He also said Moderna was starting to think about how to fairly price its vaccine.

“The price, we are working on it as we speak,” he said. “What we need to make sure is that the vaccine is affordable.”

But vaccines won’t be free, he said.

“Manufacturers, as you can appreciate, cannot give them away in the street. Business doesn’t work like that,” he said. Prices should be in line with existing vaccines and also take into account that federal funding helped back the coronavirus vaccine development, he said.
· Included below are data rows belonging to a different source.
<file path="src/rtl/id_ex_stage.sv">
// ID/EX pipeline register feeding the ALU: captures decoded fields, resolves
// EX/MEM and MEM/WB forwarding, and detects load-use hazards.
module id_ex_stage #(
  parameter int          WIDTH  = 32,
  parameter int          REG_AW = 5,
  parameter logic [3:0]  OP_ADD = 4'b0010
) (
  input  logic              clk,
  input  logic              rst,
  input  logic              id_valid,
  input  logic [WIDTH-1:0]  id_pc,
  input  logic [WIDTH-1:0]  id_rs1_data,
  input  logic [WIDTH-1:0]  id_rs2_data,
  input  logic [WIDTH-1:0]  id_imm,
  input  logic [REG_AW-1:0] id_rs1_addr,
  input  logic [REG_AW-1:0] id_rs2_addr,
  input  logic [REG_AW-1:0] id_rd_addr,
  input  logic [3:0]        id_alu_op,
  input  logic              id_src_a_pc,
  input  logic              id_src_b_imm,
  input  logic              id_reg_write,
  input  logic              id_mem_read,
  input  logic              id_mem_write,
  input  logic              id_is_branch,
  input  logic              stall,
  input  logic              flush,
  input  logic [REG_AW-1:0] exmem_rd,
  input  logic              exmem_reg_write,
  input  logic [WIDTH-1:0]  exmem_result,
  input  logic [REG_AW-1:0] memwb_rd,
  input  logic              memwb_reg_write,
  input  logic [WIDTH-1:0]  memwb_result,
  output logic              load_use_stall,
  output logic              ex_valid,
  output logic [3:0]        ex_alu_op,
  output logic [WIDTH-1:0]  ex_a,
  output logic [WIDTH-1:0]  ex_b,
  output logic [WIDTH-1:0]  ex_store_data,
  output logic [WIDTH-1:0]  ex_pc,
  output logic [REG_AW-1:0] ex_rd_addr,
  output logic              ex_reg_write,
  output logic              ex_mem_read,
  output logic              ex_mem_write,
  output logic              ex_is_branch
);

  typedef struct packed {
    logic              valid;
    logic [WIDTH-1:0]  pc;
    logic [WIDTH-1:0]  rs1_data;
    logic [WIDTH-1:0]  rs2_data;
    logic [WIDTH-1:0]  imm;
    logic [REG_AW-1:0] rs1_addr;
    logic [REG_AW-1:0] rs2_addr;
    logic [REG_AW-1:0] rd_addr;
    logic [3:0]        alu_op;
    logic              src_a_pc;
    logic              src_b_imm;
    logic              reg_write;
    logic              mem_read;
    logic              mem_write;
    logic              is_branch;
  } stage_t;

  stage_t           stage_r;
  stage_t           stage_nxt_s;
  logic             load_use_s;
  logic [WIDTH-1:0] fwd_rs1_s;
  logic [WIDTH-1:0] fwd_rs2_s;

  // A bubble is an all-zero slot that still presents ADD to the ALU.
  function automatic stage_t bubble_f();
    stage_t b;
    b        = '0;
    b.alu_op = OP_ADD;
    return b;
  endfunction

  // EX/MEM beats MEM/WB; x0 never forwards so it always reads the latched zero.
  function automatic logic [WIDTH-1:0] forward_f(input logic [REG_AW-1:0] rs,
                                                 input logic [WIDTH-1:0]  rf_data);
    logic [WIDTH-1:0] r;
    if (exmem_reg_write && (exmem_rd != {REG_AW{1'b0}}) && (exmem_rd == rs)) begin
      r = exmem_result;
    end else if (memwb_reg_write && (memwb_rd != {REG_AW{1'b0}}) && (memwb_rd == rs)) begin
      r = memwb_result;
    end else begin
      r = rf_data;
    end
    return r;
  endfunction

  // Load in EX whose destination is read by the instruction waiting in decode.
  always_comb begin
    load_use_s = 1'b0;
    if (rst || flush) begin
      load_use_s = 1'b0;
    end else if (id_valid && stage_r.valid && stage_r.mem_read &&
                 (stage_r.rd_addr != {REG_AW{1'b0}}) &&
                 ((stage_r.rd_addr == id_rs1_addr) || (stage_r.rd_addr == id_rs2_addr))) begin
      load_use_s = 1'b1;
    end else begin
      load_use_s = 1'b0;
    end
  end

  // Next-state selection: flush > stall > load-use bubble > capture.
  always_comb begin
    stage_nxt_s = stage_r;
    if (flush) begin
      stage_nxt_s = bubble_f();
    end else if (stall) begin
      stage_nxt_s = stage_r;
    end else if (load_use_s) begin
      stage_nxt_s = bubble_f();
    end else begin
      stage_nxt_s.valid     = id_valid;
      stage_nxt_s.pc        = id_pc;
      stage_nxt_s.rs1_data  = id_rs1_data;
      stage_nxt_s.rs2_data  = id_rs2_data;
      stage_nxt_s.imm       = id_imm;
      stage_nxt_s.rs1_addr  = id_rs1_addr;
      stage_nxt_s.rs2_addr  = id_rs2_addr;
      stage_nxt_s.rd_addr   = id_rd_addr;
      stage_nxt_s.alu_op    = id_alu_op;
      stage_nxt_s.src_a_pc  = id_src_a_pc;
      stage_nxt_s.src_b_imm = id_src_b_imm;
      if (id_valid) begin
        stage_nxt_s.reg_write = id_reg_write;
        stage_nxt_s.mem_read  = id_mem_read;
        stage_nxt_s.mem_write = id_mem_write;
        stage_nxt_s.is_branch = id_is_branch;
      end else begin
        stage_nxt_s.reg_write = 1'b0;
        stage_nxt_s.mem_read  = 1'b0;
        stage_nxt_s.mem_write = 1'b0;
        stage_nxt_s.is_branch = 1'b0;
      end
    end
  end

  // Stage register with synchronous reset to a bubble.
  always_ff @(posedge clk) begin
    if (rst) begin
      stage_r <= bubble_f();
    end else begin
      stage_r <= stage_nxt_s;
    end
  end

  // Forwarding re-evaluates every cycle, including while the stage is stalled.
  always_comb begin
    fwd_rs1_s = forward_f(stage_r.rs1_addr, stage_r.rs1_data);
    fwd_rs2_s = forward_f(stage_r.rs2_addr, stage_r.rs2_data);
  end

  // Operand muxes into the ALU.
  always_comb begin
    ex_a = fwd_rs1_s;
    ex_b = fwd_rs2_s;
    if (stage_r.src_a_pc) begin
      ex_a = stage_r.pc;
    end else begin
      ex_a = fwd_rs1_s;
    end
    if (stage_r.src_b_imm) begin
      ex_b = stage_r.imm;
    end else begin
      ex_b = fwd_rs2_s;
    end
  end

  assign load_use_stall = load_use_s;
  assign ex_valid       = stage_r.valid;
  assign ex_alu_op      = stage_r.alu_op;
  assign ex_store_data  = fwd_rs2_s;
  assign ex_pc          = stage_r.pc;
  assign ex_rd_addr     = stage_r.rd_addr;
  assign ex_reg_write   = stage_r.reg_write & stage_r.valid;
  assign ex_mem_read    = stage_r.mem_read  & stage_r.valid;
  assign ex_mem_write   = stage_r.mem_write & stage_r.valid;
  assign ex_is_branch   = stage_r.is_branch & stage_r.valid;

endmodule

</file>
Here are some other key takeaways from Bancel:

  • “Dr. Tony Fauci has said that when they did the vaccine for SARS it took them 20 months to go from the sequence of a virus to starting a clinical trial. In our case it took us 63 days, two months to go from sequence of a virus to starting injecting a human.”
  • “What we did with the FDA, and every manufacturer does the same for this vaccine because of the pandemic, is we are moving to the next stage of testing only when we know safety. We do not wait for efficacy or for neutralizing antibodies. So the phase three should start in July based on the safety data of the phase two.”
  • “We should have enough capacity to cover for the U.S. population. What we’re gonna do out of Europe and out of the Swiss plant is to make product for people outside the U.S.”

Rubenstein, the co-founder of private equity firm Carlyle Group Inc., hosts “Leadership Live With David Rubenstein” on BTV.